What is expected
Set down exactly the lines in the records below that run from the line with "layout,share of layout" to the line with "critical_path,Worst Setup Start", inclusive, and nothing more.

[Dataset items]
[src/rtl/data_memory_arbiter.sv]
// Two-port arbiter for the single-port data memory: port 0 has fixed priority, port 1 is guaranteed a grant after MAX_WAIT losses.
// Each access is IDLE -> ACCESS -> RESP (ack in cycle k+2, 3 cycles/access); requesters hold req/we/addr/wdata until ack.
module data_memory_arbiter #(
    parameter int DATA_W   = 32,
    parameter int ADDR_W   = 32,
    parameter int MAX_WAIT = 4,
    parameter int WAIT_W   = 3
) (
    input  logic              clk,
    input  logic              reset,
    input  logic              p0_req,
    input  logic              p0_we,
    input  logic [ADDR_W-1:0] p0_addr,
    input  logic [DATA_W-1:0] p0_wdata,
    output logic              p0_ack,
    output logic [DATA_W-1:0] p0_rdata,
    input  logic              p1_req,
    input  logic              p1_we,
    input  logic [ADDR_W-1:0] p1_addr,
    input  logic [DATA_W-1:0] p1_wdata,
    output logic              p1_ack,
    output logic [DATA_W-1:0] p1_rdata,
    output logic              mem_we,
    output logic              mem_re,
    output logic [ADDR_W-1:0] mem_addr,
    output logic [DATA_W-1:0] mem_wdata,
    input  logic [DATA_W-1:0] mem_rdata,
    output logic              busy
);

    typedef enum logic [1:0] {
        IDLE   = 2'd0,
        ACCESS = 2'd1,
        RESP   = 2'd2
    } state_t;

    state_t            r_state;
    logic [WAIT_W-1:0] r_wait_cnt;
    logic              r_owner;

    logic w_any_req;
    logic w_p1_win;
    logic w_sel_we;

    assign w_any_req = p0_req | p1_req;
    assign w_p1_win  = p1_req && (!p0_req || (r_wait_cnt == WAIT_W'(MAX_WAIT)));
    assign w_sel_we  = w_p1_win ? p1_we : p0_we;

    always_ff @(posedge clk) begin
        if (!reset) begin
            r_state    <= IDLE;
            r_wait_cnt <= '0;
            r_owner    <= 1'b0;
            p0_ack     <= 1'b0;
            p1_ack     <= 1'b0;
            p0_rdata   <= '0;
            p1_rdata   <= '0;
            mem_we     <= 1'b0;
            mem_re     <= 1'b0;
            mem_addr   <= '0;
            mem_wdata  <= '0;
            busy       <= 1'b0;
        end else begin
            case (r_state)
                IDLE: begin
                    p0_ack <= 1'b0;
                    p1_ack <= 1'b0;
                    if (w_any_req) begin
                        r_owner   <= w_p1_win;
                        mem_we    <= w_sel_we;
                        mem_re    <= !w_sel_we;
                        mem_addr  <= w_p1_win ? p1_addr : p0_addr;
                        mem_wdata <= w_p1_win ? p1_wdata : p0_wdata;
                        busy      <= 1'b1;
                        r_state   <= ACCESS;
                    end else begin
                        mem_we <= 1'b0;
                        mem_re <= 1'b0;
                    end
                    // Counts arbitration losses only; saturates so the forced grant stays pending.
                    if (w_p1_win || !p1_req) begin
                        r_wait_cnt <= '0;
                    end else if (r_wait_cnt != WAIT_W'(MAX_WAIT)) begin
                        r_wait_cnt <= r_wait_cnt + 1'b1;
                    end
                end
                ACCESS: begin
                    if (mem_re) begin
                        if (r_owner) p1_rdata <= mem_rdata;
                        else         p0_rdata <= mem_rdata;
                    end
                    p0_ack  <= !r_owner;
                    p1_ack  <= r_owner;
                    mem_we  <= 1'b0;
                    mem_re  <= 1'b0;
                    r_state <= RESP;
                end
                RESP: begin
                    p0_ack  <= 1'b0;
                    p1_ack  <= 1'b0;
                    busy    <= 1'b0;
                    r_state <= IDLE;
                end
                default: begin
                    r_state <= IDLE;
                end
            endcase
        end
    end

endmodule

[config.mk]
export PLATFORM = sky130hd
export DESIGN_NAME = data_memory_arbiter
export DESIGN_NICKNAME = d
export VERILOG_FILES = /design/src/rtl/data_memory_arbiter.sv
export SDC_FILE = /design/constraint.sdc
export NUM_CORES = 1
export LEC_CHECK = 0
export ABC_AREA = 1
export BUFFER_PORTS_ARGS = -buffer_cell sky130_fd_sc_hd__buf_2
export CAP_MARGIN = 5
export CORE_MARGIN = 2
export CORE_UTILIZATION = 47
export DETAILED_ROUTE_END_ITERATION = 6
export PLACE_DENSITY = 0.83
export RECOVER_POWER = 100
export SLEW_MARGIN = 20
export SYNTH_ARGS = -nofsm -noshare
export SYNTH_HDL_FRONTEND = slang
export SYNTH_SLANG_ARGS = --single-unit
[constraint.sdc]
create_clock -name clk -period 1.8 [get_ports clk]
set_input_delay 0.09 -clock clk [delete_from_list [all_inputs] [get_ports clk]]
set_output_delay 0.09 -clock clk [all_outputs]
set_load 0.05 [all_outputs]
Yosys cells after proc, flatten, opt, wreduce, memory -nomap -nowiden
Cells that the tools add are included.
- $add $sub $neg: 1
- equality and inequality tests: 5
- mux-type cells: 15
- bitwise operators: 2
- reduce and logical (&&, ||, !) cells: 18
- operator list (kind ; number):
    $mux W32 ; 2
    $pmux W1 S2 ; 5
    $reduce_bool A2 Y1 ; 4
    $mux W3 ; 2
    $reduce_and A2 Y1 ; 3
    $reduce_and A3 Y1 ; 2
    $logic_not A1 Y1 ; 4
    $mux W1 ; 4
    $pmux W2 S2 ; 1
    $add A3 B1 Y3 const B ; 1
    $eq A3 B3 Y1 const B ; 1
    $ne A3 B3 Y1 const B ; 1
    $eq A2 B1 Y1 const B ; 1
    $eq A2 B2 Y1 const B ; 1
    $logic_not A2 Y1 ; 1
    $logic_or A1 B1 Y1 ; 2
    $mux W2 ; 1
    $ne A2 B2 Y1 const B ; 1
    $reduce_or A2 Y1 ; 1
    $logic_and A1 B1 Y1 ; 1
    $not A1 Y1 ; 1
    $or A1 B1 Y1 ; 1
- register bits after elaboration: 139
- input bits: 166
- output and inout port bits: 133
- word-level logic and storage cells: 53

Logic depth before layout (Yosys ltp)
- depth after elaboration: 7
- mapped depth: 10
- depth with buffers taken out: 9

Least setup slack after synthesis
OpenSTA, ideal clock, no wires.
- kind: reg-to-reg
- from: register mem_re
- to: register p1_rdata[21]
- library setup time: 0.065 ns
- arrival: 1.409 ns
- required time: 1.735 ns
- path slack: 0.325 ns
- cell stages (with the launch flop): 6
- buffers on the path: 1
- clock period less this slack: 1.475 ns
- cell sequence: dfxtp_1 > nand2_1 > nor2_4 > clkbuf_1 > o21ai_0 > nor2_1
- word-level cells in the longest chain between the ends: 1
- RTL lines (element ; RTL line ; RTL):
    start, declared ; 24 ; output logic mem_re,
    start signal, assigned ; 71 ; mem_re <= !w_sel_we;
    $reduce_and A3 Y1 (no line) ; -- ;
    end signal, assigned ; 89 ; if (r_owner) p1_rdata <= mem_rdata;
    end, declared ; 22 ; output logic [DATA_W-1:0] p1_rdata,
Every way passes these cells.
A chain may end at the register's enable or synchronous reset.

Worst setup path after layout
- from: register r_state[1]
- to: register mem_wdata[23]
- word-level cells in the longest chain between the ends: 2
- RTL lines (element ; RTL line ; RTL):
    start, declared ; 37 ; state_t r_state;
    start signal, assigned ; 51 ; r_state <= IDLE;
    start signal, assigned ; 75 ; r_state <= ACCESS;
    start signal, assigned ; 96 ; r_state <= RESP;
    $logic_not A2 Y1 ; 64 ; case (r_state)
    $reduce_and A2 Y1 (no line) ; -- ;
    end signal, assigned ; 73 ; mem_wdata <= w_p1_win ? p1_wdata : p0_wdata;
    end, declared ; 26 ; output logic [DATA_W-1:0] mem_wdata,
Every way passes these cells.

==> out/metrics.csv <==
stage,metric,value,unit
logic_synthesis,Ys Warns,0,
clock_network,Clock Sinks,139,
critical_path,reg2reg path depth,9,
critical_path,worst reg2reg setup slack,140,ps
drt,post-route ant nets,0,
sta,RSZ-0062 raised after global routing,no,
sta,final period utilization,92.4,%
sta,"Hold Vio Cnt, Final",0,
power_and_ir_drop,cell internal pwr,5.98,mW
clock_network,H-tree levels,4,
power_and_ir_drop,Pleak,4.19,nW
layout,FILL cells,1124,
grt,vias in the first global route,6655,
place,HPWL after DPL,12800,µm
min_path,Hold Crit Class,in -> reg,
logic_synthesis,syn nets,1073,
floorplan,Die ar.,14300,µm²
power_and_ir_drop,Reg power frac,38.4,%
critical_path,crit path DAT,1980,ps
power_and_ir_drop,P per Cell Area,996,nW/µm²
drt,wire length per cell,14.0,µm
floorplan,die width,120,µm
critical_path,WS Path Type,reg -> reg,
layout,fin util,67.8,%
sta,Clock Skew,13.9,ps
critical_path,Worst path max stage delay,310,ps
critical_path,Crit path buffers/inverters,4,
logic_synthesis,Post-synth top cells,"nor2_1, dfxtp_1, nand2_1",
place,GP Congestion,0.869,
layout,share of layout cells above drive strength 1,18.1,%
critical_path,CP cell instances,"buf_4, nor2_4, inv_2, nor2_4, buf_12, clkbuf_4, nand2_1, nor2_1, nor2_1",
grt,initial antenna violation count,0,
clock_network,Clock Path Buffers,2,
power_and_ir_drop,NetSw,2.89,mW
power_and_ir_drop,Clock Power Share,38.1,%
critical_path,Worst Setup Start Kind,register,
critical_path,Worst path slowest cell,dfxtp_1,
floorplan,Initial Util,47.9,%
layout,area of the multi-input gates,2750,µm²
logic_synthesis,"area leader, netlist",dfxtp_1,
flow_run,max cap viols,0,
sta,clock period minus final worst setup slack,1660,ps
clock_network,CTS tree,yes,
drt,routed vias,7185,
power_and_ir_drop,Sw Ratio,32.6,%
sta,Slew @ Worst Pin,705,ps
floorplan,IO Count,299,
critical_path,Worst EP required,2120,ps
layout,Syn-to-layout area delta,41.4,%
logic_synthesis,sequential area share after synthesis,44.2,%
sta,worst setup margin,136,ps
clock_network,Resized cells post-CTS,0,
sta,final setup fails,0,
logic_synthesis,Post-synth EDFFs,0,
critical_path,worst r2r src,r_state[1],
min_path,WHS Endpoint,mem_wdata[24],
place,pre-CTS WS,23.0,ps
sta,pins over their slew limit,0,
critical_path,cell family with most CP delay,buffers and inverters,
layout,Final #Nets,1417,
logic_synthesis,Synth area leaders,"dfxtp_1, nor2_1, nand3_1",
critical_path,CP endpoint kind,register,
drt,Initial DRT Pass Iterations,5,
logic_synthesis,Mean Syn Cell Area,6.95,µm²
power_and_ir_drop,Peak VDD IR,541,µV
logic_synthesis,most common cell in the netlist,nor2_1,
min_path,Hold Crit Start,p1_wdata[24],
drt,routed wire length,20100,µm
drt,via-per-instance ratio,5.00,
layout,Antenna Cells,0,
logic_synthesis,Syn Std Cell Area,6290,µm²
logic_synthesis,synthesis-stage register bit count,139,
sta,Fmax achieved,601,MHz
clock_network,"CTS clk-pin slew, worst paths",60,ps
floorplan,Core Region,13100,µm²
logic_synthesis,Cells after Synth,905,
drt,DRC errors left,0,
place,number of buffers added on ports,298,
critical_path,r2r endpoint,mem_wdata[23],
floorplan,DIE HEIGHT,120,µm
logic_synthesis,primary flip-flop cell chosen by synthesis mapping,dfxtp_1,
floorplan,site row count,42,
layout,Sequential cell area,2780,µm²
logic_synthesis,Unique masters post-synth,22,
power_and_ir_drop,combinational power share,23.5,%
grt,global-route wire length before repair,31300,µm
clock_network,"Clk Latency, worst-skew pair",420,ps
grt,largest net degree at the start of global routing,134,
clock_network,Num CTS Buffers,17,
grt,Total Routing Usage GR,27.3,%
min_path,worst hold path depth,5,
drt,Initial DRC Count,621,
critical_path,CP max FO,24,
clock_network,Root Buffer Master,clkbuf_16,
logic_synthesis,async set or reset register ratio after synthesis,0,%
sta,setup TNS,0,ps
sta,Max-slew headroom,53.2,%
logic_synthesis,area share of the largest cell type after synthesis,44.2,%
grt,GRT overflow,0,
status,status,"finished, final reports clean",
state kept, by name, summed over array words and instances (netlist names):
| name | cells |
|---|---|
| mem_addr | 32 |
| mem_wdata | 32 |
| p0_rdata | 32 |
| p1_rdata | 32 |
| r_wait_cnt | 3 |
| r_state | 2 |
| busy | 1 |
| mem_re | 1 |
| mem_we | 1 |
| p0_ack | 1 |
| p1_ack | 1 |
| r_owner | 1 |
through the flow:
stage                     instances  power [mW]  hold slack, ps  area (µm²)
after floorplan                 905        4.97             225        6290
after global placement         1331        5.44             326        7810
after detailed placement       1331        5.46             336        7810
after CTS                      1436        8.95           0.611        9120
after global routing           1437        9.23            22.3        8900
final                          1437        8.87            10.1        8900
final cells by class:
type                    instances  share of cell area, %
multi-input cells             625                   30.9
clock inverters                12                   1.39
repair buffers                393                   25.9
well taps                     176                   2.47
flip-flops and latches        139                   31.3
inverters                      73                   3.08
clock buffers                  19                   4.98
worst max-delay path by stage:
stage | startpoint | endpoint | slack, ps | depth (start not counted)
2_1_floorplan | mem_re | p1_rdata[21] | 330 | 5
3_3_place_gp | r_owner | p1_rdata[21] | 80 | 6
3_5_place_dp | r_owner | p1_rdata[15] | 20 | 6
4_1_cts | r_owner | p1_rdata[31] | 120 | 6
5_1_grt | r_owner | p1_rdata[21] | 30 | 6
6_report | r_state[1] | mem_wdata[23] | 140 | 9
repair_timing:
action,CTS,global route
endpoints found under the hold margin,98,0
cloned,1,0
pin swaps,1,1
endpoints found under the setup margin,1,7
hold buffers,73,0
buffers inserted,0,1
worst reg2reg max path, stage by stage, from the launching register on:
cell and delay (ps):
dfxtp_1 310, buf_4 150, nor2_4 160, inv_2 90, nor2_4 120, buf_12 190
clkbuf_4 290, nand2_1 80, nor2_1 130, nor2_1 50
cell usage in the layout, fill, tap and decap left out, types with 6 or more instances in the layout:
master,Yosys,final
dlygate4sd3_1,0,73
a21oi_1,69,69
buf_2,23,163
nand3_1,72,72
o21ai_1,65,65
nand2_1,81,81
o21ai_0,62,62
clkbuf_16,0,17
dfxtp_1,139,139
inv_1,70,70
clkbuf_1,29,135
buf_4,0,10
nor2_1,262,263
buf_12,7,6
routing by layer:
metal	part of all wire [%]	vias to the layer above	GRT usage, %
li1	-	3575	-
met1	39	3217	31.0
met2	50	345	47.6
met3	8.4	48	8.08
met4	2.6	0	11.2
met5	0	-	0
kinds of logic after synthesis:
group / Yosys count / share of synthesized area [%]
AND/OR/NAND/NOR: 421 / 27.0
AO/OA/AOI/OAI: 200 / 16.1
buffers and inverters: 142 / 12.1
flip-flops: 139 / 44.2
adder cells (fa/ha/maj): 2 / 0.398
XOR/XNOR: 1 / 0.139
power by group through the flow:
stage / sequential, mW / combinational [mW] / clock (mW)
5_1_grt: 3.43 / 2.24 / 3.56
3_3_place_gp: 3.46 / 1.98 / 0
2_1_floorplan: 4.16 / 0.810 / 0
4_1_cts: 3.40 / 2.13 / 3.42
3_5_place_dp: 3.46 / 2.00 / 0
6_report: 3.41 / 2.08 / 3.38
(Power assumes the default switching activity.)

Result of the task
layout,share of layout cells above drive strength 1,18.1,%
critical_path,CP cell instances,"buf_4, nor2_4, inv_2, nor2_4, buf_12, clkbuf_4, nand2_1, nor2_1, nor2_1",
grt,initial antenna violation count,0,
clock_network,Clock Path Buffers,2,
power_and_ir_drop,NetSw,2.89,mW
power_and_ir_drop,Clock Power Share,38.1,%
critical_path,Worst Setup Start Kind,register,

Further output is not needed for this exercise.